Appellant, the State Medical Board of Ohio (“Ohio Board”), appeals the decision of the Franklin County Court of Common Pleas, which reversed the Ohio Board's decision to revoke the license of appellee, Dr. Rocco P. Urella, Jr., to practice medicine and surgery in the state of Ohio. The Ohio Board sets forth a single assignment of error:
“The state medical board is not required to relitigate the acts underlying another state's disciplinary action when the board elects to take disciplinary action under its bootstrapping provision, R.C. 4731.22(B)(22), and the factual basis for the other state's charges are clearly violative of R.C. 4731.22(B)(3) and (6).”

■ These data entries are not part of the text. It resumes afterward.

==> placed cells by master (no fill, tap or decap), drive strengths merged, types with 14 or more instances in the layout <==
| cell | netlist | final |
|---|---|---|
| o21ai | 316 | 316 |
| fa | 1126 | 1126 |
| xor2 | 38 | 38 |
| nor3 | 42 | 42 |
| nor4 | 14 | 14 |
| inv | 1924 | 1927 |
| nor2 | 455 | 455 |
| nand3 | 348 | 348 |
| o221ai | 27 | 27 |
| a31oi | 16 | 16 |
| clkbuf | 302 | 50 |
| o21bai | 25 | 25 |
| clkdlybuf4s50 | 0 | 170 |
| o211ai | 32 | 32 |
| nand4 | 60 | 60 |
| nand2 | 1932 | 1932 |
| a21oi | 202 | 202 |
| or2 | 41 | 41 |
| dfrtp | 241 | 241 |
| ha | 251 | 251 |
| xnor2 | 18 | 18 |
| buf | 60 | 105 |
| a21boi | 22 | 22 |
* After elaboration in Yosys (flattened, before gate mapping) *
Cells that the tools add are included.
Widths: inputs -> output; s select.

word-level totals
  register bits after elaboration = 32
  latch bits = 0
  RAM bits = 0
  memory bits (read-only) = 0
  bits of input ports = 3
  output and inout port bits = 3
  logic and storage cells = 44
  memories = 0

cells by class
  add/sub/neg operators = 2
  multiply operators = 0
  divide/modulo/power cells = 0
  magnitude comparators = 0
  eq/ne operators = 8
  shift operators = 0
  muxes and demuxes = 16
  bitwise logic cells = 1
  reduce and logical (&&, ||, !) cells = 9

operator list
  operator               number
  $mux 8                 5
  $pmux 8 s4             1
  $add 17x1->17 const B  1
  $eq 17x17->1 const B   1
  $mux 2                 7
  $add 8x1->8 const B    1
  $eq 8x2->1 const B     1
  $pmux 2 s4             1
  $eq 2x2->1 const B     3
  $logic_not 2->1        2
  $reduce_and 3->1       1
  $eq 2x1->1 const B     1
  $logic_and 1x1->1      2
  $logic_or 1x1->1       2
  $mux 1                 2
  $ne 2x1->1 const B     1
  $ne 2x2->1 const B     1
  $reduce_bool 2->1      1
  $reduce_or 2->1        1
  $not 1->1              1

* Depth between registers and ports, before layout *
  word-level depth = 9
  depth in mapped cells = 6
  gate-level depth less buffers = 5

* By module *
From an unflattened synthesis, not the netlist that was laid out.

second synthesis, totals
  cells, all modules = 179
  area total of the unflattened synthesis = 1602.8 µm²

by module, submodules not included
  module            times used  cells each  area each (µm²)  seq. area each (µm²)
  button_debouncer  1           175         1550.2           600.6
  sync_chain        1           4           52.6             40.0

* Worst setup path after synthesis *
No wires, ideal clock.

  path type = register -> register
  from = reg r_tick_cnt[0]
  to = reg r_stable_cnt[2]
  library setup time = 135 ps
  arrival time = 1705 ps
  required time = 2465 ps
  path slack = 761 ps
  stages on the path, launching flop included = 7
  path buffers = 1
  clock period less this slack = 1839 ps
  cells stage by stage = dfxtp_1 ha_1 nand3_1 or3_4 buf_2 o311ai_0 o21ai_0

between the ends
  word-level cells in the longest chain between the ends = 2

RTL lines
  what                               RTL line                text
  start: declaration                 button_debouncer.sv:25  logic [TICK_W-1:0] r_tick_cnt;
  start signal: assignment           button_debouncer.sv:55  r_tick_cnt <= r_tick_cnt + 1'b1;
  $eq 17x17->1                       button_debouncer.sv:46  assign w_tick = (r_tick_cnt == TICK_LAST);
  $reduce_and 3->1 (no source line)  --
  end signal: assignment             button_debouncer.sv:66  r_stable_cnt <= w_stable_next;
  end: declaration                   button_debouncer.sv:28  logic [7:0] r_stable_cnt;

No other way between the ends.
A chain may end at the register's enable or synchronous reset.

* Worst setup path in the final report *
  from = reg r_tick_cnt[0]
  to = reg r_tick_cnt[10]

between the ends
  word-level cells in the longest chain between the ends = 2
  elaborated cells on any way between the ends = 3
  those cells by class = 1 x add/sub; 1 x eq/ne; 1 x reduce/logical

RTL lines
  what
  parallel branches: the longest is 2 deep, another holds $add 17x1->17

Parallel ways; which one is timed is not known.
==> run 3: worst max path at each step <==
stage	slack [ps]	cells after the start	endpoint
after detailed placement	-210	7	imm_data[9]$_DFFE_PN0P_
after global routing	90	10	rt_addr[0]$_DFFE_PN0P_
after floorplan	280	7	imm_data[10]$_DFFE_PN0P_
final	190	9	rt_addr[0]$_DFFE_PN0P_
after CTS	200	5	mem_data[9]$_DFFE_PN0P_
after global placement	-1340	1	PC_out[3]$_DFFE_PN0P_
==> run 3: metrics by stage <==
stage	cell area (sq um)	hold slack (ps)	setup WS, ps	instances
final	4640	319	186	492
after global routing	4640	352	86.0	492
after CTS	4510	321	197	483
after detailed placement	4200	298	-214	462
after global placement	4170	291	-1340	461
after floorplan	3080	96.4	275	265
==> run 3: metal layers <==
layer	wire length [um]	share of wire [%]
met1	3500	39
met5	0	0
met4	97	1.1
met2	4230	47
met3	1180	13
`config.mk`:
```
export PLATFORM = sky130hd
export DESIGN_NAME = ps2_host_tx_flat
export DESIGN_NICKNAME = d
export VERILOG_FILES = /design/src/rtl/ps2_pkg.sv /design/src/rtl/ps2_host_tx_if.sv /design/src/rtl/ps2_line_sync.sv /design/src/rtl/ps2_host_tx.sv /design/src/flat_wrapper.sv
export SDC_FILE = /design/constraint.sdc
export NUM_CORES = 1
export LEC_CHECK = 0
export BUFFER_PORTS_ARGS = -buffer_cell sky130_fd_sc_hd__buf_4
export CAP_MARGIN = 20
export CORE_MARGIN = 10
export CORE_UTILIZATION = 42
export CTS_CLUSTER_DIAMETER = 200
export CTS_CLUSTER_SIZE = 30
export DETAILED_ROUTE_END_ITERATION = 16
export GPL_TIMING_DRIVEN = 1
export PLACE_DENSITY_LB_ADDON = 0.2
export SYNTH_ARGS = -nofsm -noshare
export SYNTH_HDL_FRONTEND = slang
export SYNTH_SLANG_ARGS = --single-unit
```
`constraint.sdc`:
```
create_clock -name clk -period 3.95 [get_ports clk]
set_input_delay 0.79 -clock clk [delete_from_list [all_inputs] [get_ports clk]]
set_output_delay 0.79 -clock clk [all_outputs]
set_load 0.05 [all_outputs]
```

Dr. Urella obtained licensure to practice medicine and surgery in Ohio in 1990. At that time, he was also licensed to practice medicine in New York, Pennsylvania, Indiana, and Kentucky. In October 1991, the New York State Board for Professional Medical Conduct (“New York Board”) conducted an investigative interview with Dr. Urella concerning allegations of professional misconduct centering around the death of a woman who was alleged to be Dr. Urella's patient and close friend. The New York Board also alleged that he inappropriately prescribed controlled substances to seven patients, including the deceased woman.
In October 1991, the New York Board met with Dr. Urella informally with regard to these allegations and informed him that he would be notified within thirty days if disciplinary proceedings were to be initiated. However, no action was taken by the New York Board until August 10, 1992, at which time Dr. Urella was charged with seventeen specifications relating to the seven patients, including: (1) gross negligence in prescribing and/or furnishing controlled substances, (2) negligence on more than one occasion in issuing prescriptions for controlled substances, (3) ordering excessive treatment or use of treatment facilities not warranted by the condition of the patient, (4) abandoning or neglecting a patient in need of immediate professional care without making reasonable arrangements for the continuation of such care, and (5) failing to maintain a record for each patient that accurately reflects the evaluation and treatment of the patient.
At the time the charges were initiated, Dr. Urella was living and practicing medicine in Kentucky. His New York medical license was then inactive. On the advice of counsel, Dr. Urella applied to New York to voluntarily surrender his license rather than defend against the charges. The application acknowledged that he had been charged with seventeen specifications of professional misconduct and indicated that the application was made “on the grounds that I agree not to contest the specifications of professional misconduct set forth in the charges.” Included in the application to surrender was Dr. Urella's statement explaining that he agreed to plead no contest to the charges because he did not wish to come to New York to contest the allegations, as he no longer had need for a New York license; he did not want to expend the time or money to defend against the allegations; he would have considerable difficulty collecting the necessary defense evidence seven years after the events in question; and he did not want to cause pain for himself or the deceased's family in resurrecting the events leading up to the woman's death. He also specifically noted the following:
“I want to make clear that in [pleading no contest] I am not admitting fault in any manner. By pleading nolo contendere, I am only saying to the Board that I do not wish to fight the charges; I am making no admission of wrongdoing. * * *
“In these circumstances, agreeing to voluntarily surrender my New York license, with the understanding that I can reapply after one year, seems to be a fair and sensible resolution of this matter.”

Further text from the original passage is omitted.